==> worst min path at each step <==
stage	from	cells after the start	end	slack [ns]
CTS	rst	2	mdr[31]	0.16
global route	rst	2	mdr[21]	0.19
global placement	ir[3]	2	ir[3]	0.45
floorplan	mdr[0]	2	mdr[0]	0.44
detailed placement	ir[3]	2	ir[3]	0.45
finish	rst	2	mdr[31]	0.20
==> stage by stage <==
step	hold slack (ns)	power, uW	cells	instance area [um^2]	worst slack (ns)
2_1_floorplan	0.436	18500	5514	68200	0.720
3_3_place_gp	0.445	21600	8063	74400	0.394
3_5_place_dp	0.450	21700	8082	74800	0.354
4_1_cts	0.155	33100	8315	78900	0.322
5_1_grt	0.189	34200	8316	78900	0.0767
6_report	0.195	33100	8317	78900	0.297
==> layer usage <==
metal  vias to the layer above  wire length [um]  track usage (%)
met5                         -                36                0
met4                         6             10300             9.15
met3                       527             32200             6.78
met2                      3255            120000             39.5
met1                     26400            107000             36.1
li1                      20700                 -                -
--- src/rtl/tt_tie_bank_shreg.sv ---
// Shadow shift register (MSB first) and accepted-bit counter for tt_tie_bank.
module tt_tie_bank_shreg
   import tt_tie_pkg::*;
#(
   parameter int unsigned WIDTH = 8,
   parameter int unsigned CW    = cnt_width(WIDTH)
) (
   input  logic             clk,
   input  logic             rst,
   input  logic             clr_i,
   input  logic             shift_en_i,
   input  logic             sin_i,
   output logic [WIDTH-1:0] shadow_o,
   output logic [CW-1:0]    count_o
);

   logic [WIDTH-1:0] shadow_q, shadow_d;
   logic [CW-1:0]    count_q, count_d;
   logic [WIDTH:0]   shifted;

   // Widened concat keeps the shift legal for WIDTH=1.
   assign shifted = {shadow_q, sin_i};

   always_comb begin
      shadow_d = shadow_q;
      count_d  = count_q;
      if (clr_i) begin
         shadow_d = '0;
         count_d  = '0;
      end else if (shift_en_i) begin
         shadow_d = shifted[WIDTH-1:0];
         count_d  = count_q + CW'(1);
      end
   end

   always_ff @(posedge clk) begin
      if (rst) begin
         shadow_q <= '0;
         count_q  <= '0;
      end else begin
         shadow_q <= shadow_d;
         count_q  <= count_d;
      end
   end

   assign shadow_o = shadow_q;
   assign count_o  = count_q;

endmodule
===== src/rtl/bp_fe_bht_updater.sv =====
// In-order BHT update engine: queues issued predictions and retires them on resolve.
// Optional mispredict statistics counter enabled by BP_FE_BHT_UPDATER_STATS_EN.
module bp_fe_bht_updater #(
  parameter int unsigned bht_idx_width_p = 9,
  parameter int unsigned depth_p         = 8,
  localparam int unsigned ptr_width_lp   = $clog2(depth_p),
  localparam int unsigned count_width_lp = $clog2(depth_p + 1)
) (
  input  logic                       clk_i,
  input  logic                       reset_n_i,
  input  logic                       enq_v_i,
  input  logic [bht_idx_width_p-1:0] enq_idx_i,
  input  logic                       enq_pred_i,
  output logic                       enq_ready_o,
  input  logic                       res_v_i,
  input  logic                       res_taken_i,
  output logic                       res_ready_o,
  input  logic                       flush_i,
  output logic                       w_v_o,
  output logic [bht_idx_width_p-1:0] idx_w_o,
  output logic                       correct_o,
  output logic [count_width_lp-1:0]  count_o,
  output logic [15:0]                mispredict_cnt_o
);

  localparam logic [count_width_lp-1:0] full_count_lp = count_width_lp'(depth_p);

  logic [bht_idx_width_p:0]       mem [depth_p];
  logic [ptr_width_lp-1:0]        wptr_q, wptr_d;
  logic [ptr_width_lp-1:0]        rptr_q, rptr_d;
  logic [count_width_lp-1:0]      count_q, count_d;
  logic                           w_v_q;
  logic [bht_idx_width_p-1:0]     idx_w_q;
  logic                           correct_q;
  logic                           enq_hs, res_hs;
  logic [bht_idx_width_p:0]       rd_entry;

  assign enq_ready_o = (count_q != full_count_lp);
  assign res_ready_o = (count_q != '0);
  assign count_o     = count_q;

  // Flush overrides both handshakes in the same cycle.
  assign enq_hs   = enq_v_i & enq_ready_o & ~flush_i;
  assign res_hs   = res_v_i & res_ready_o & ~flush_i;
  assign rd_entry = mem[rptr_q];

  always_comb begin
    wptr_d  = wptr_q;
    rptr_d  = rptr_q;
    count_d = count_q;
    if (flush_i) begin
      wptr_d  = '0;
      rptr_d  = '0;
      count_d = '0;
    end else begin
      if (enq_hs) wptr_d = wptr_q + ptr_width_lp'(1);
      if (res_hs) rptr_d = rptr_q + ptr_width_lp'(1);
      unique case ({enq_hs, res_hs})
        2'b10:   count_d = count_q + count_width_lp'(1);
        2'b01:   count_d = count_q - count_width_lp'(1);
        default: count_d = count_q;
      endcase
    end
  end

  always_ff @(posedge clk_i or negedge reset_n_i) begin
    if (!reset_n_i) begin
      wptr_q    <= '0;
      rptr_q    <= '0;
      count_q   <= '0;
      w_v_q     <= 1'b0;
      idx_w_q   <= '0;
      correct_q <= 1'b0;
    end else begin
      wptr_q  <= wptr_d;
      rptr_q  <= rptr_d;
      count_q <= count_d;
      w_v_q   <= res_hs;
      if (res_hs) begin
        idx_w_q   <= rd_entry[bht_idx_width_p:1];
        correct_q <= (rd_entry[0] == res_taken_i);
      end
    end
  end

  // Storage deliberately has no reset.
  always_ff @(posedge clk_i) begin
    if (enq_hs) mem[wptr_q] <= {enq_idx_i, enq_pred_i};
  end

  assign w_v_o     = w_v_q;
  assign idx_w_o   = idx_w_q;
  assign correct_o = correct_q;

`ifdef BP_FE_BHT_UPDATER_STATS_EN
  logic [15:0] misp_q, misp_d;

  always_comb begin
    misp_d = misp_q;
    if (w_v_q && !correct_q && (misp_q != 16'hFFFF)) misp_d = misp_q + 16'd1;
  end

  always_ff @(posedge clk_i or negedge reset_n_i) begin
    if (!reset_n_i) misp_q <= '0;
    else            misp_q <= misp_d;
  end

  assign mispredict_cnt_o = misp_q;
`else
  assign mispredict_cnt_o = '0;
`endif

endmodule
= = =
**What the task asks:**
Going through the entries, return every line holding the word "slack".

**Task solution:**
stage	from	cells after the start	end	slack [ns]
step	hold slack (ns)	power, uW	cells	instance area [um^2]	worst slack (ns)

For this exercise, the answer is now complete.